Un último cubano y la cuenta, Juana.

«Tengo de fuentes confiables que La Francesa no abrirá», me escriben. Todo el mundo parece saber lo mucho que me importa. Mi desamparo ha sido público, y aunque no es oficial, la noticia suena cada día más cierta.

Parecería ridículo y egoísta escribirle a una cafetería que cierra cuando hay peores cosas pasando en el mundo. Millones de personas enferman, mueren en un respirador, millones más temen por su vida. Aún así esta noticia me pesa más que la del New York Times que le sigue en orden y que promete que la Antártida desaparecerá por completo antes del próximo día de las madres.

Y es que nuestras rutinas son nuestra manera propia de luchar contra la muerte, y mientras la ciudad que conocíamos hace unos meses cierra en silencio a nuestro alrededor, no podemos evitar sentir que nosotros también cerramos, que bajamos los hierros y entregamos el local, y que el día que volvamos a abrir — si tenemos la suerte de estar vivos — no sabremos qué hacer.

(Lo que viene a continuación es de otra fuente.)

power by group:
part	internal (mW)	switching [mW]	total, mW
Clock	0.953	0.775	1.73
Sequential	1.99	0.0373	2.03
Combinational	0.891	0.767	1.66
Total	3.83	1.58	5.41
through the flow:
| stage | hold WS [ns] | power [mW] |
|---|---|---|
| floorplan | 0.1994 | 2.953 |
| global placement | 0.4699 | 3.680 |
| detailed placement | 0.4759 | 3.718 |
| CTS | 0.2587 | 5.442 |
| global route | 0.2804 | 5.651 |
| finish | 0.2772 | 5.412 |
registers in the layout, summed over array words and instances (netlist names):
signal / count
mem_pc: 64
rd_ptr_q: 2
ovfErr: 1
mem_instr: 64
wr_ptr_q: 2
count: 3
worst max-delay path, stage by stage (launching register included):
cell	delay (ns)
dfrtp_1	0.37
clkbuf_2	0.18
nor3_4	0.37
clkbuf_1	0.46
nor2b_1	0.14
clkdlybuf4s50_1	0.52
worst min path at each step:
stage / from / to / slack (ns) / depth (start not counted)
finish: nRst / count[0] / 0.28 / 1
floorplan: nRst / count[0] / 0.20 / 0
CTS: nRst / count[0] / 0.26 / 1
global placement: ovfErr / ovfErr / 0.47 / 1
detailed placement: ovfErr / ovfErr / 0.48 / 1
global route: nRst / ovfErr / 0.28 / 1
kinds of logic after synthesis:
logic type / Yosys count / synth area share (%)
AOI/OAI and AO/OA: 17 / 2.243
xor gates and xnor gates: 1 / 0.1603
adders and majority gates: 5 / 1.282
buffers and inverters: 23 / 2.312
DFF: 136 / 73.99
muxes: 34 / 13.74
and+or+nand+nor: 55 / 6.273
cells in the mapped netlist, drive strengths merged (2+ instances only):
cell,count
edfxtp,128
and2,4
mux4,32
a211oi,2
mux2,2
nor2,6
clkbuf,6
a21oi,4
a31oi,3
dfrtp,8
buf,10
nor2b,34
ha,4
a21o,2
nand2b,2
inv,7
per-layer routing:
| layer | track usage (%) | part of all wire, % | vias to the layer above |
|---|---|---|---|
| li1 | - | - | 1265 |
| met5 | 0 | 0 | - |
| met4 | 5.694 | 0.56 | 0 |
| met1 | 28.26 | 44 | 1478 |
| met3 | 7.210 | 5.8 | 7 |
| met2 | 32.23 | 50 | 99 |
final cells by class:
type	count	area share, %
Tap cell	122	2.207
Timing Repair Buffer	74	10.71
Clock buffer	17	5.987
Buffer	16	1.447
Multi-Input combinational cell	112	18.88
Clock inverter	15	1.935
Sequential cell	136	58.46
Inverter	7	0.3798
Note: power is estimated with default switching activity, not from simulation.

Puedo escribir una novela sobre mis días en la barra. Sobre los sandwiches y los desayunos y el chocolate; sobre como todos sin excepción recordaban lo que mi familia ordenaba; sobre los menués de plástico roído con los precios a lápiz que me sabía de memoria; sobre los políticos y sus teorías de conspiración, atrincherados en su esquina, periódico en mano, subiendo y bajando ministros y presidentes a discreción; sobre los días flojos en los que nada parecía fresco y aún así regresábamos porque un día malo lo tiene cualquiera — beneficio de la duda que no se le da a otros restaurantes porque nos caen mal de entrada — . Puedo escribir que el día que nació Natalia pasé a buscar desayuno para llevarlo a la clínica, o que antes de cualquier viaje al interior, cuando el sol todavía no salía, los que andaban en mi carro sabían que antes que nada bajaríamos la Lincoln y pararíamos allí.

Ahora que parece que no abrirán hago un esfuerzo por recordar qué pedí la última vez. ¿Me senté en la barra? ¿Me atendió Juana, Isabel, Roque, Francisco? ¿Andaba solo o con mis hijos, que crecieron entre aquellas mesas, acercándose a los estantes cuando apenas alcanzaban, pidiendo cosas tan distintas como palitos de queso o churros con chocolate? Quisiera quedarme con la sandwichera, pero sería inútil, porque un lugar como ese no es una barra, ni una tostadora — la mejor de la ciudad — ni una máquina de café expreso, un lugar como ese es un espacio donde éramos familia, donde éramos recordados, donde luchábamos contra la muerte, un turco de res a la vez.